Budgetary scare tactics?
Be afraid; be very afraid
By David Broder: Oct. 5, 2003
WASHINGTON - Maybe all the others are wrong. Maybe those in the Bush
administration who claim we can grow our way out of these big budget deficits
if we just keep cutting taxes to stimulate the economy know something no one
else grasps. But if I had to bet my grandchildren's future prosperity on
anyone, I would not bet that way,
I would not be that foolhardy, not when the list of people warning that
this nation has embarked on a dangerous and unsustainable fiscal course that
will wreck our economy and threaten our international standing includes those
who now are frantically signaling us to straighten out our policies before it
is too late.
Some members of Congress of both parties have argued for months, if not
years, that the lack of spending restraint, coupled with the penchant for ever
larger tax cuts, cannot be allowed to go on. Their cautions have gone unheeded.
Now they are finding credible allies. David Walker, the comptroller
general of the United States, is an appointed official with a 15-year term that
gives him complete political security. His staff in the General Accounting
Office provides the fullest range of information on government finances. Last
month, Walker went to the National Press Club to raise a public alarm where he
hoped it would be heard. "Our projected budget
deficits," he said, "are not manageable without significant changes
in status quo programs, policies, processes and operations."
Last week, three organizations that had not previously collaborated
joined at the Press Club to spell out in specific terms what Walker meant. The
Committee for Economic Development, a group of business and education leaders;
the Center on Budget and Policy Priorities, a liberal leaning research and
advocacy group; and the Concord Coalition, a bipartisan organization focused on
sound fiscal policy, issued their first joint statement on fiscal policy. They called the current budgetary situation "the
most fiscally irresponsible" in American history.
Staff members of the three groups said that a realistic picture of the
next decade shows it is likely that annual deficits will rise from current
levels of $400 billion to more than $600 billion and total $5 trillion between
2004 and 2013 even assuming a quick return to healthy economic growth and lower
unemployment.
Those numbers are incomprehensible. But a
better sense of their meaning comes when the groups say that if current
policies remain, balancing the budget by 2013 would require raising individual
and corporate income taxes by 27 percent, cutting Social Security by 60
percent, cutting defense by 73 percent, or cutting all programs except defense,
homeland security, Social Security and Medicare by 40 percent.

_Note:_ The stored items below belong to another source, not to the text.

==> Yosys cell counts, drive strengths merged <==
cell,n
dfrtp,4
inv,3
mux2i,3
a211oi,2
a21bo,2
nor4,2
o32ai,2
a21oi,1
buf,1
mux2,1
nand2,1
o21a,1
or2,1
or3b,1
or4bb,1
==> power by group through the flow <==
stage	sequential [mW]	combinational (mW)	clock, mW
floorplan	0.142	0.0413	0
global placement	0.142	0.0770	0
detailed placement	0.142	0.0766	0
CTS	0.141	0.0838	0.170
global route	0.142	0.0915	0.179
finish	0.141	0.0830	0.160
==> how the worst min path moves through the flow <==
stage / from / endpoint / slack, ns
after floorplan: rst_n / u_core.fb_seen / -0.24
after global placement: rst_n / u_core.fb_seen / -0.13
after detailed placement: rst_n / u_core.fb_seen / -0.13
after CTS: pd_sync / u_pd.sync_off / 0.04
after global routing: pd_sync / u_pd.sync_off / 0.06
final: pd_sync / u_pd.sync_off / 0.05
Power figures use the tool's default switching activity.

That sounds like scare talk. But the reality is that after 2013, things
will get worse. The first of the baby boomers reach retirement age in 2008 and
from that point on, Social Security and Medicare payments will explode as the
number of claimants rises each year. As Pete Peterson, the Republican former
secretary of commerce, told the news conference where this report was
presented, anyone who thinks those programs are solidly financed ought to think
again.
“To talk about a Social Security trust fund is a
fiscal oxymoron,” he said. “It isn't
funded and it can't be trusted.” Rather, the government faces $25 trillion of
unfunded entitlement obligations.
Is this just scare talk? Peterson, a major financier, does not think so.
Neither does another panelist, Robert Reischauer, the former head of the
Congressional Budget Office. And neither does Robert Rubin, the former Clinton
administration treasury secretary who helped design the policies that briefly
put the federal budget into surplus and contributed to the economic boom of the
late 1990s.
Rubin said, "There is no question that these (budgetary) conditions
pose a very serious threat to our economy."
The massive borrowing that the government will have to do to finance
these deficits will shrink the supply of capital available to the private
sector when it needs to expand, and force up interest rates "to
substantially higher levels. It is a virtual certainty there will be a day of
reckoning."
Are all of them wrong? I would love to think so. But I hate to bet my
grandchildren's future on it as we are doing now.